As business schools train the corporate leaders of tomorrow, skills like emotional awareness and improving well-being are taking their place alongside deal-making and financial modeling. The growing demand for human skills has led courses on happiness, relationships, and balance to be among the most popular courses at top M.B.A. programs, reports The Wall Street Journal.
At Harvard, the 180 spots of the Leadership and Happiness course taught by Dr. Arthur Brooks fill up quickly. The course covers how to cultivate teams’ happiness along with their own as the central tenet is that happiness is key to being an effective leader. According to Dr. Brooks, happiness isn’t just a product of chance, genes, or life circumstances, but of habitually tending to four key areas—family, friends, meaningful work, and faith or life philosophy.
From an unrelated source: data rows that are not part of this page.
[src/rtl/message_schedule.sv]
// ---------------------------------------------------------------------------
// message_schedule
// Expands a 512-bit block into the 64-word SHA-256 message schedule and
// streams it out one word per accepted transfer.
//   clock  : rising-edge clock
//   resetn : asynchronous active-low reset
//   bus    : message_schedule_if.slave (start/blockIn in, word stream out)
// A 16-word sliding window holds W[t..t+15]; window[0] is the word on offer.
// ---------------------------------------------------------------------------
module message_schedule
  import sha256_pkg::*;
(
  input  logic              clock,
  input  logic              resetn,
  message_schedule_if.slave bus
);

  schedState_t        state;
  schedState_t        stateNext;
  logic [WORD_W-1:0]  window [WINDOW_LEN];
  logic [T_W-1:0]     t;
  logic [WORD_W-1:0]  sigma0Lo;
  logic [WORD_W-1:0]  sigma1Hi;
  logic [WORD_W-1:0]  unusedS1Lo;
  logic [WORD_W-1:0]  unusedS0Hi;
  logic [WORD_W-1:0]  newWord;
  logic               loadBlock;
  logic               transfer;
  logic               shiftWindow;

  // window[1] is W[t+1] and window[14] is W[t+14]; only one sigma of each
  // instance is needed for the recurrence.
  sha256_small_sigma sigmaLo (
    .x  (window[1]),
    .s0 (sigma0Lo),
    .s1 (unusedS1Lo)
  );

  sha256_small_sigma sigmaHi (
    .x  (window[14]),
    .s0 (unusedS0Hi),
    .s1 (sigma1Hi)
  );

  // W[t+16] = s1(W[t+14]) + W[t+9] + s0(W[t+1]) + W[t], carries discarded.
  assign newWord = sigma1Hi + window[9] + sigma0Lo + window[0];

  assign loadBlock   = (state == IDLE) && bus.start;
  assign transfer    = (state == RUN) && bus.wReady;
  // The final transfer leaves the window and t untouched so W[63] stays on wOut.
  assign shiftWindow = transfer && (t != LAST_T);

  // State register.
  always_ff @(posedge clock or negedge resetn) begin
    if (!resetn) begin
      state <= IDLE;
    end else begin
      state <= stateNext;
    end
  end

  // Next-state logic: start only matters in IDLE, DONE always lasts one cycle.
  always_comb begin
    stateNext = state;
    unique case (state)
      IDLE:    if (bus.start) stateNext = RUN;
      RUN:     if (transfer && (t == LAST_T)) stateNext = DONE;
      DONE:    stateNext = IDLE;
      default: stateNext = IDLE;
    endcase
  end

  // Status outputs decoded from the state.
  always_comb begin
    bus.wValid = 1'b0;
    bus.busy   = 1'b0;
    bus.done   = 1'b0;
    unique case (state)
      RUN: begin
        bus.wValid = 1'b1;
        bus.busy   = 1'b1;
      end
      DONE:    bus.done = 1'b1;
      default: ;
    endcase
  end

  // Window and index: load on an accepted start, slide on each transfer.
  always_ff @(posedge clock or negedge resetn) begin
    if (!resetn) begin
      for (int i = 0; i < WINDOW_LEN; i++) window[i] <= '0;
      t <= '0;
    end else if (loadBlock) begin
      for (int i = 0; i < WINDOW_LEN; i++)
        window[i] <= bus.blockIn[(WINDOW_LEN - 1 - i) * WORD_W +: WORD_W];
      t <= '0;
    end else if (shiftWindow) begin
      for (int i = 0; i < WINDOW_LEN - 1; i++) window[i] <= window[i + 1];
      window[WINDOW_LEN - 1] <= newWord;
      t <= t + 1'b1;
    end
  end

  assign bus.wOut = window[0];
  assign bus.tOut = t;

endmodule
As the pandemic hits many lives to rethink their goals, happiness at work has since taken on new urgency for employees and managers, as workers leave jobs at record rates. Many more companies are scrambling to reduce turnover, experiment with new ways of working, and offer wellness retreats as part of their efforts to retain employees.
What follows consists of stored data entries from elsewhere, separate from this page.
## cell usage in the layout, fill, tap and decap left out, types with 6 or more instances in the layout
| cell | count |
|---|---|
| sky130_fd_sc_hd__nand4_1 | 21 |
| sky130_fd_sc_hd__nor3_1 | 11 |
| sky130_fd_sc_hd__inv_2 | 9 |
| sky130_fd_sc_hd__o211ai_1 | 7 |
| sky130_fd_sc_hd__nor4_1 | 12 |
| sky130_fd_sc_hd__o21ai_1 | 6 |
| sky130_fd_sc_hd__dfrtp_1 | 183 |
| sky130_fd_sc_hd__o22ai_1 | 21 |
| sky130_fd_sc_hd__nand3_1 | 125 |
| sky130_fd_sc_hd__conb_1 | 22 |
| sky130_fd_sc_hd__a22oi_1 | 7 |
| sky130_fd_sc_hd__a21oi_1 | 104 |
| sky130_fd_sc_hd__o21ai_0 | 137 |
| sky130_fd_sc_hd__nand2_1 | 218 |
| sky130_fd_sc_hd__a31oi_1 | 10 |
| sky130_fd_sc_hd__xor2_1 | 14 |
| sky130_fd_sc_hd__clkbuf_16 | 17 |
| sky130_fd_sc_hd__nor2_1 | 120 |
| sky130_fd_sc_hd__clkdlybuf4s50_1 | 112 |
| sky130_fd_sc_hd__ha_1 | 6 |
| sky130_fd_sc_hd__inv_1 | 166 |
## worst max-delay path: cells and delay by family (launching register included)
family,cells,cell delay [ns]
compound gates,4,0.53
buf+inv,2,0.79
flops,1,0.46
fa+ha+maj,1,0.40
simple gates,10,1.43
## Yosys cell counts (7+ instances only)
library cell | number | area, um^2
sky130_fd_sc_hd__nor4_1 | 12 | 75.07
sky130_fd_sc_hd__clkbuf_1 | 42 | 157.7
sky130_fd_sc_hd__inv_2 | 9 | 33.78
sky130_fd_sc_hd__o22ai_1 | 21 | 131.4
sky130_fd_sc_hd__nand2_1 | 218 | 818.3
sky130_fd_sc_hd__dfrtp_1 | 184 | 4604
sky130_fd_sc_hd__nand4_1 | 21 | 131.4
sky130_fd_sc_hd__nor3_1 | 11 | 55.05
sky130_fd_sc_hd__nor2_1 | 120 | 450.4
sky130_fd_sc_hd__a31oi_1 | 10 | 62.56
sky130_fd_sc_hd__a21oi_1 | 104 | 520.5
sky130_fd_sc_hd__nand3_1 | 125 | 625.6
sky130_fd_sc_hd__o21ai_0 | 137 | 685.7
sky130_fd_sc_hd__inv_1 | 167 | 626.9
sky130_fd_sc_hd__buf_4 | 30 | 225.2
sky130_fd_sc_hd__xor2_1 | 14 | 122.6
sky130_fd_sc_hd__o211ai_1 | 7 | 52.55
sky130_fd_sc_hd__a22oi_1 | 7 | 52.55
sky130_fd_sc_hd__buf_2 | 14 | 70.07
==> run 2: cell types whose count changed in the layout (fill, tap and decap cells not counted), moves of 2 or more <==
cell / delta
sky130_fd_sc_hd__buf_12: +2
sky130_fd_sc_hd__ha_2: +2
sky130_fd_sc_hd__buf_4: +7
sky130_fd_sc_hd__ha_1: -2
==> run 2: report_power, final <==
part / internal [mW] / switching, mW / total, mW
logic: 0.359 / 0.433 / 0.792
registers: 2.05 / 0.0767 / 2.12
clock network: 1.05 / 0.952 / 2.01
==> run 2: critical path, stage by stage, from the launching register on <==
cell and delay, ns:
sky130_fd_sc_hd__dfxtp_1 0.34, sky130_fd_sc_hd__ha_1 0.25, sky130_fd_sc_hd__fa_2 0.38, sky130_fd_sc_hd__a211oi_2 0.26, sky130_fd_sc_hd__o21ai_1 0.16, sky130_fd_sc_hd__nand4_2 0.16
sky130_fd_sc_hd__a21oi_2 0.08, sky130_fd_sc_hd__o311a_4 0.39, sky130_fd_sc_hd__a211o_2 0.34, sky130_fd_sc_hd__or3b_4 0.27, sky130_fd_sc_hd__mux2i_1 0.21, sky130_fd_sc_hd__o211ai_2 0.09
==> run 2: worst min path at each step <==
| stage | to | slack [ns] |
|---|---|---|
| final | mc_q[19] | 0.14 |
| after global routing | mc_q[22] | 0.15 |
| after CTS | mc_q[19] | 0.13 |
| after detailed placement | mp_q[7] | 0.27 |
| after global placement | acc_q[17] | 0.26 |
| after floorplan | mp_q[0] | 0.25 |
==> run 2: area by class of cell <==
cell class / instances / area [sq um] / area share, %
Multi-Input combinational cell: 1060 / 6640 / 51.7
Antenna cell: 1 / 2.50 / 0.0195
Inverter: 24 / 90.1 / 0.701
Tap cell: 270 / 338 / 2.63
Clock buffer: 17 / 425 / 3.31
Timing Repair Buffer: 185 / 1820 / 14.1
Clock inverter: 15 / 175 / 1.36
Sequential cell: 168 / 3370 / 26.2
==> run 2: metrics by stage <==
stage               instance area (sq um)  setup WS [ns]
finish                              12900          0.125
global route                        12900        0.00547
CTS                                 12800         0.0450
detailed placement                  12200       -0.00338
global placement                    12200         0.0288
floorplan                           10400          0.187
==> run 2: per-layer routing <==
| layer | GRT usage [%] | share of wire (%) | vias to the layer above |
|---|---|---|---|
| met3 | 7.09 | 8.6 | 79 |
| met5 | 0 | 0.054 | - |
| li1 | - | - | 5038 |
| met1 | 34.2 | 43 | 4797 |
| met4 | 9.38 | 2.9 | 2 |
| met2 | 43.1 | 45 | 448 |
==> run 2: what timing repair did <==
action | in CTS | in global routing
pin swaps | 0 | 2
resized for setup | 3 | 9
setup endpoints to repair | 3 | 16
<file path="src/rtl/router_sync_param_if.sv">
// Bundle of signals between the router FSM/register block, the synchronizer and the output FIFO bank.
interface router_sync_param_if #(
    parameter int NUM_CH = 3,
    parameter int ADDR_W = 2
);
    logic              detect_add;
    logic [ADDR_W-1:0] data_in;
    logic              write_en_reg;
    logic [NUM_CH-1:0] read_en;
    logic [NUM_CH-1:0] empty;
    logic [NUM_CH-1:0] full;
    logic [NUM_CH-1:0] to_clr;
    logic [NUM_CH-1:0] write_en;
    logic              fifo_full;
    logic [NUM_CH-1:0] valid_out;
    logic [NUM_CH-1:0] soft_rst;
    logic              addr_err;
    logic [NUM_CH-1:0] to_status;

    modport master (
        output detect_add, data_in, write_en_reg, read_en, empty, full, to_clr,
        input  write_en, fifo_full, valid_out, soft_rst, addr_err, to_status
    );

    modport slave (
        input  detect_add, data_in, write_en_reg, read_en, empty, full, to_clr,
        output write_en, fifo_full, valid_out, soft_rst, addr_err, to_status
    );
endinterface

</file>
<file path="src/rtl/router_sync_param.sv">
// NUM_CH-channel router synchronizer: captures the destination address, steers FIFO writes,
// and issues a one-cycle soft reset to any channel whose data sits unread for TIMEOUT cycles.
module router_sync_param #(
    parameter int NUM_CH  = 3,
    parameter int ADDR_W  = 2,
    parameter int TIMEOUT = 30
) (
    input logic               clk,
    input logic               reset_in,
    router_sync_param_if.slave bus
);
    localparam int                TW         = $clog2(TIMEOUT);
    localparam logic [TW-1:0]     T_LAST     = TW'(TIMEOUT - 1);
    // One extra bit so NUM_CH == 2**ADDR_W still compares correctly.
    localparam logic [ADDR_W:0]   NUM_CH_EXT = (ADDR_W + 1)'(NUM_CH);

    logic [ADDR_W-1:0] addr_reg;
    logic              addr_vld_reg;
    logic              addr_err_reg;
    logic              in_range;
    logic [NUM_CH-1:0] addr_sel;
    logic [NUM_CH-1:0] soft_rst_reg;
    logic [NUM_CH-1:0] to_status_reg;

    assign in_range = ({1'b0, bus.data_in} < NUM_CH_EXT);

    always_ff @(posedge clk or negedge reset_in) begin
        if (!reset_in) begin
            addr_reg     <= '0;
            addr_vld_reg <= 1'b0;
            addr_err_reg <= 1'b0;
        end else if (bus.detect_add) begin
            addr_reg     <= bus.data_in;
            addr_vld_reg <= in_range;
            addr_err_reg <= !in_range;
        end else begin
            addr_err_reg <= 1'b0;
        end
    end

    genvar gi;
    generate
        for (gi = 0; gi < NUM_CH; gi++) begin : g_ch
            logic [TW-1:0] timer_reg;
            logic [TW-1:0] timer_next;
            logic          soft_rst_next;
            logic          to_status_next;
            logic          stall;

            assign addr_sel[gi] = addr_vld_reg && (addr_reg == ADDR_W'(gi));
            assign stall        = !bus.empty[gi] && !bus.read_en[gi];

            always_comb begin
                timer_next     = '0;
                soft_rst_next  = 1'b0;
                to_status_next = to_status_reg[gi];
                if (stall) begin
                    if (timer_reg == T_LAST) begin
                        soft_rst_next = 1'b1;
                    end else begin
                        timer_next = timer_reg + 1'b1;
                    end
                end
                // A timeout on the same edge as a clear must stay visible.
                if (soft_rst_next) begin
                    to_status_next = 1'b1;
                end else if (bus.to_clr[gi]) begin
                    to_status_next = 1'b0;
                end
            end

            always_ff @(posedge clk or negedge reset_in) begin
                if (!reset_in) begin
                    timer_reg         <= '0;
                    soft_rst_reg[gi]  <= 1'b0;
                    to_status_reg[gi] <= 1'b0;
                end else begin
                    timer_reg         <= timer_next;
                    soft_rst_reg[gi]  <= soft_rst_next;
                    to_status_reg[gi] <= to_status_next;
                end
            end
        end
    endgenerate

    assign bus.write_en  = bus.write_en_reg ? addr_sel : '0;
    assign bus.fifo_full = |(bus.full & addr_sel);
    assign bus.valid_out = ~bus.empty;
    assign bus.soft_rst  = soft_rst_reg;
    assign bus.addr_err  = addr_err_reg;
    assign bus.to_status = to_status_reg;
endmodule

</file>
<file path="src/flat_wrapper.sv">
// flat-port wrapper written by rule: the top's interface ports become plain ports
module router_sync_param_flat 
#(
    parameter int NUM_CH  = 3,
    parameter int ADDR_W  = 2,
    parameter int TIMEOUT = 30
)
  (clk, reset_in, bus_detect_add, bus_data_in, bus_write_en_reg, bus_read_en, bus_empty, bus_full, bus_to_clr, bus_write_en, bus_fifo_full, bus_valid_out, bus_soft_rst, bus_addr_err, bus_to_status);
  router_sync_param_if #(.NUM_CH(NUM_CH), .ADDR_W(ADDR_W)) bus_i ();
  input logic clk;
  input logic reset_in;
  input wire logic [$bits(bus_i.detect_add)-1:0] bus_detect_add;
  input wire logic [$bits(bus_i.data_in)-1:0] bus_data_in;
  input wire logic [$bits(bus_i.write_en_reg)-1:0] bus_write_en_reg;
  input wire logic [$bits(bus_i.read_en)-1:0] bus_read_en;
  input wire logic [$bits(bus_i.empty)-1:0] bus_empty;
  input wire logic [$bits(bus_i.full)-1:0] bus_full;
  input wire logic [$bits(bus_i.to_clr)-1:0] bus_to_clr;
  output wire logic [$bits(bus_i.write_en)-1:0] bus_write_en;
  output wire logic [$bits(bus_i.fifo_full)-1:0] bus_fifo_full;
  output wire logic [$bits(bus_i.valid_out)-1:0] bus_valid_out;
  output wire logic [$bits(bus_i.soft_rst)-1:0] bus_soft_rst;
  output wire logic [$bits(bus_i.addr_err)-1:0] bus_addr_err;
  output wire logic [$bits(bus_i.to_status)-1:0] bus_to_status;
  assign bus_i.detect_add = bus_detect_add;
  assign bus_i.data_in = bus_data_in;
  assign bus_i.write_en_reg = bus_write_en_reg;
  assign bus_i.read_en = bus_read_en;
  assign bus_i.empty = bus_empty;
  assign bus_i.full = bus_full;
  assign bus_i.to_clr = bus_to_clr;
  assign bus_write_en = bus_i.write_en;
  assign bus_fifo_full = bus_i.fifo_full;
  assign bus_valid_out = bus_i.valid_out;
  assign bus_soft_rst = bus_i.soft_rst;
  assign bus_addr_err = bus_i.addr_err;
  assign bus_to_status = bus_i.to_status;
  router_sync_param #(.NUM_CH(NUM_CH), .ADDR_W(ADDR_W), .TIMEOUT(TIMEOUT)) u_core (.clk(clk), .reset_in(reset_in), .bus(bus_i));
endmodule
</file>
<file path="config.mk">
export PLATFORM = sky130hd
export DESIGN_NAME = router_sync_param_flat
export DESIGN_NICKNAME = d
export VERILOG_FILES = /design/src/rtl/router_sync_param_if.sv /design/src/rtl/router_sync_param.sv /design/src/flat_wrapper.sv
export SDC_FILE = /design/constraint.sdc
export NUM_CORES = 1
export LEC_CHECK = 0
export CAP_MARGIN = 5
export CORE_MARGIN = 5
export CORE_UTILIZATION = 41
export CTS_CLUSTER_SIZE = 10
export DETAILED_ROUTE_END_ITERATION = 8
export PLACE_DENSITY = 0.83
export SLEW_MARGIN = 30
export SYNTH_ARGS = -nofsm -noshare
export SYNTH_HDL_FRONTEND = slang
export SYNTH_SLANG_ARGS = --single-unit
</file>
<file path="constraint.sdc">
create_clock -name clk -period 1.4 [get_ports clk]
set_clock_uncertainty 0.2 [all_clocks]
set_input_delay 0.42 -clock clk [delete_from_list [all_inputs] [get_ports clk]]
set_output_delay 0.42 -clock clk [all_outputs]
set_load 0.05 [all_outputs]
</file>
Yosys cells after proc, flatten, opt, wreduce, memory -nomap -nowiden
Index checks and enable logic that the tools add are counted.

RAM bits: 0. Word-level logic and storage cells: 61. Flip-flop bits (word level): 25. Bits in latches: 0. Output and inout bits: 14. Memories kept: 0. Input bits: 18. Bits in read-only memories: 0.

Bitwise gates (word level): 2. Multiply operators: 0. Shift-type cells: 0. Reduce and logical (&&, ||, !) cells: 18. Equal/unequal tests: 5. Div/mod/pow operators: 0. $add $sub $neg: 3. Mux-type cells: 20. Magnitude comparators: 1.

Operators with widths (number): $mux 5 (6); $add 5x1->5 const B (3); $eq 5x5->1 const B (3); $mux 1 (13); $logic_not 1->1 (7); $logic_and 1x1->1 (6); $reduce_bool 2->1 (3); $and 3x3->3 (1); $mux 3 (1); $not 3->3 (1); $reduce_or 3->1 (1); $eq 2x1->1 const B (1); $eq 2x2->1 const B (1); $logic_not 2->1 (1); $lt 2x2->1 const B (1).

Logic depth before layout (Yosys ltp)
Depth in word-level cells: 4. Mapped depth: 5. Mapped depth without buffers: 5.

Worst setup path after synthesis
No wires, ideal clock.

Path kind: input -> output. Start point: input bus_write_en_reg. End point: output bus_write_en[1]. Required time: 780 ps. Stages on the path: 2. Buffers on the path: 0. Setup slack: -879 ps. Arrival time: 1659 ps. Cells stage by stage: nand2_1 > nor3b_1.

Word-level cells in the longest chain between the ends: 1.

RTL lines: start, declared (RTL line flat_wrapper.sv:14) `input wire logic [$bits(bus_i.write_en_reg)-1:0] bus_write_en_reg;`; $mux 3 (RTL line router_sync_param.sv:86) `assign bus.write_en = bus.write_en_reg ? addr_sel : '0;`; end, declared (RTL line flat_wrapper.sv:19) `output wire logic [$bits(bus_i.write_en)-1:0] bus_write_en;`.

No other way between the ends.

Worst setup path in the final report
Start point: register u_core.addr_reg[0]. End point: output bus_fifo_full.

Word-level cells in the longest chain between the ends: 4. Elaborated cells on any way between the ends: 8. Classes of those cells: eq/ne (2); bitwise (1); reduce/logical (5).

RTL lines: start, declared (RTL line router_sync_param.sv:17) `logic [ADDR_W-1:0] addr_reg;`; start signal, assigned (RTL line router_sync_param.sv:33) `addr_reg <= bus.data_in;`; $eq 2x1->1, or another cell as far along (RTL line router_sync_param.sv:50) `assign addr_sel[gi] = addr_vld_reg && (addr_reg == ADDR_W'(gi));`; $logic_and 1x1->1 (RTL line router_sync_param.sv:50); $and 3x3->3 (*) (RTL line router_sync_param.sv:87) `assign bus.fifo_full = |(bus.full & addr_sel);`; $reduce_or 3->1 (*) (RTL line router_sync_param.sv:87); end, declared (RTL line flat_wrapper.sv:20) `output wire logic [$bits(bus_i.fifo_full)-1:0] bus_fifo_full;`.

Mark *: on every way between the ends. The rest lies on a longest branch, timed or not.

==> metrics <==
DP HPWL=between 1.5 and 2 mm; simple-gate share of the synthesized area=0.198; total CTS buffers=3; period utilization=1.39; DR DRC count=0; drt wl/cell=13.6 microns; Slew HR=0.892; Hold WC Path Type=primary input to flip-flop; Total GRT Usage=0.135; Inst Count DP=165; Net count, final=165; actual transition at the worst max-transition pin=~0.16 ns; final setup vio count=11; Synth Area in XOR/XNOR=0.0724; Critical Path, Cell by Cell=mux2i_1, o21ai_2, and2_4, buf_12; Max H-tree Level=1; multiplexer share of the synthesized area=0.0299; Finished Layout Cells=170; max reg flops=15; chip width=61.5 microns; Post-Route WL=2.31 mm; syn nets=122; Antenna diodes=0; Avg Inst Size Synth=11.1 sq um; DP Area=roughly 1700 sq um; CP peak stage delay=about 0.46 ns; fin. max-slew vios=0; fmax=513 MHz; Reg2Reg Launch Point=u_core.g_ch[1].timer_reg[1]; share of cells above drive strength 1=0.329; commonest non-fill, non-tap cell in the layout=dfrtp_1; Setup crit start kind=flip-flop; Vias=between 800 and 900; synthesized area=1090 sq um; CTS tree=yes; run status=finished with violations; first-pass GRT wire length=3.81 mm; CTS clk-pin slew, worst paths=0.13 ns; vias in the first global route=977; count of cell types in the netlist=20; num rows=18; final worst slack=-0.550 ns; Cells after Synth=98; Period minus WS final=1.95 ns; commonest cells after routing, fill and taps aside=dfrtp_1, nor2_1, buf_12, clkdlybuf4s50_1; Pre-Repair DR Iteration Count=4; Vias/cell=4.99; Port Buf Inserts=31; violated checks=negative setup slack; register bit total from synthesis=25; CP arrival=1.33 ns; Pleak=0.823 nW; hold path endpoint=u_core.bus.soft_rst[0]; HP Start=bus_empty[0]; Crit. End Element=output port; Fin. Hold Viols=0; clk root buf=clkbuf_4; Routed Antenna Nets=0; Setup CP Type=flip-flop to output port; RSZ-0062 raised after global routing=yes; Ys Warns=0; grt ovf=0; fill count=175; Core Region=2500 sq um; Die Area=roughly 3800 sq um; largest net degree at the start of global routing=26; Initial Util=0.435; Adder-Cell Fraction of Synth Area=0.0690; Pwr per Cell Area=800 nW/um^2; Worst VDD drop=502 uV; Max Cap Viol=0; clock buffer depth=2; register area share after synthesis=0.575; Skew-Pair Late Insertion Delay=0.32 ns; Min-Delay Path Depth=3; Top Ports=32; Synth Area in Compound Gates=0.0253; Worst path slowest cell=dfrtp_2; Area Overhead vs Synth=57.1%; Worst R2R End=u_core.bus.to_status[1]; gpl congestion=0.704; Sink Count=25; R2R cell count=5; die height=slightly above 60 microns; final std cell area, no fill=1710 sq um; R2R Setup Slk=0.07 ns; largest family of logic cells by synthesized area=simple AND/OR/NAND/NOR gates; required time of the critical path=~0.78 ns; initial antenna violation count=0; crit path max fanout=4; Iter 0 DRT Violations=33
==> critical path, delay by kind of cell, from the launching register on <==
kind	cells	cell delay [ns]
flops	1	0.46
simple gates	1	0.17
mux	1	0.13
compound gates	1	0.13
buf+inv	1	0.13
==> synth_stat cells (all sizes together) <==
cell	number	area share
ha	6	0.069
nor3b	2	0.014
nand4	3	0.023
mux2	2	0.021
nor3	4	0.032
xnor2	3	0.024
mux2i	1	0.0092
nand3b	1	0.0069
dfrtp	25	0.57
nor2	20	0.069
a21o	3	0.021
nand3	6	0.028
nand2	4	0.014
and3	1	0.0058
o21ai	1	0.0046
xor2	6	0.048
inv	9	0.031
and2	1	0.0058
==> logic make-up (layout without fill, tap and decap cells) <==
kind of cell | count (synthesis) | count (layout)
and+or+nand+nor | 42 | 42
DFF | 25 | 25
xor gates and xnor gates | 9 | 9
buffers and inverters | 9 | 51
adders and majority gates | 6 | 6
AOI/OAI and AO/OA | 4 | 4
muxes | 3 | 3
==> worst max-delay path by stage <==
| stage | from | to | slack (ns) | cells after the start |
|---|---|---|---|---|
| finish | u_core.addr_reg[0] | bus_fifo_full | -0.55 | 4 |
| floorplan | u_core.addr_vld_reg | bus_write_en[1] | -0.18 | 2 |
| detailed placement | bus_write_en_reg | bus_write_en[1] | -0.68 | 4 |
| CTS | u_core.addr_reg[0] | bus_fifo_full | -0.59 | 4 |
| global placement | bus_write_en_reg | bus_write_en[1] | -0.66 | 4 |
| global route | u_core.addr_reg[0] | bus_fifo_full | -0.63 | 4 |
==> per-layer routing <==
| layer | GRT usage | vias to the layer above | share of wire |
|---|---|---|---|
| li1 | - | 400 | - |
| met1 | 0.127 | 421 | 0.35 |
| met2 | 0.280 | 22 | 0.58 |
| met3 | 0.0294 | 5 | 0.062 |
| met4 | 0.0455 | 0 | 0.015 |
| met5 | 0 | - | 0 |
==> per-stage QoR <==
step                TNS, ns  hold slack [ns]  setup WS [ns]  utilization  total power, mW
floorplan            -0.643          -0.0756         -0.180            -            0.895
global placement      -7.04            0.273         -0.656        0.676             1.06
detailed placement    -8.08            0.292         -0.680        0.676             1.07
CTS                   -2.90            0.165         -0.586        0.680             1.38
global route          -3.32            0.155         -0.627        0.684             1.43
finish                -2.79            0.175         -0.550        0.684             1.37
==> power breakdown <==
part | internal, mW | leakage [nW] | switching, mW
logic | 0.150 | 0.473 | 0.137
registers | 0.741 | 0.335 | 0.0243
clock network | 0.111 | 0.0150 | 0.205
total | 1.00 | 0.823 | 0.367
==> repair_timing <==
action | CTS | global route
endpoints found under the setup margin | 14 | 14
setup buffers | 0 | 1
gates resized for setup | 20 | 1
hold buffers | 0 | 0
pin swaps | 5 | 1
==> final cells by class <==
| cell class | count | area (sq um) | area share |
|---|---|---|---|
| flip-flops and latches | 25 | 629 | 0.368 |
| inverters | 9 | 33.8 | 0.0198 |
| repair buffers | 38 | 495 | 0.290 |
| clock buffers | 4 | 26.3 | 0.0154 |
| well taps | 30 | 37.5 | 0.0219 |
| multi-input cells | 64 | 488 | 0.285 |
Power figures use the tool's default switching activity.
At the Leadership and Happiness course, Dr. Brooks’s students take assessments of their relationships, materialistic values, and other emotional metrics. In a recent morning class, he projected students’ anonymized scores on a screen at the front of the lecture hall, according to the article.
Some high achievers rank highly on finding meaning and accomplishments but score lower on positive emotions. Deferring gratification constantly can lead to burnout, according to Dr. Brooks
His former students have started practicing his theories as they entered the workforce, one stores a series of reminders for daily practice in his office desk drawer that is drawn directly from the class: Live in “day-tight containers”—meaning, stay aware of future goals but live in the present.
That guidance is especially helpful when things go wrong. Fix mistakes, then move on and not be overwhelmed by things they can’t change. The course has also helped the students understand their fear of failure. People don’t fear failure itself, Dr. Brooks tells students, but how failure will make them feel.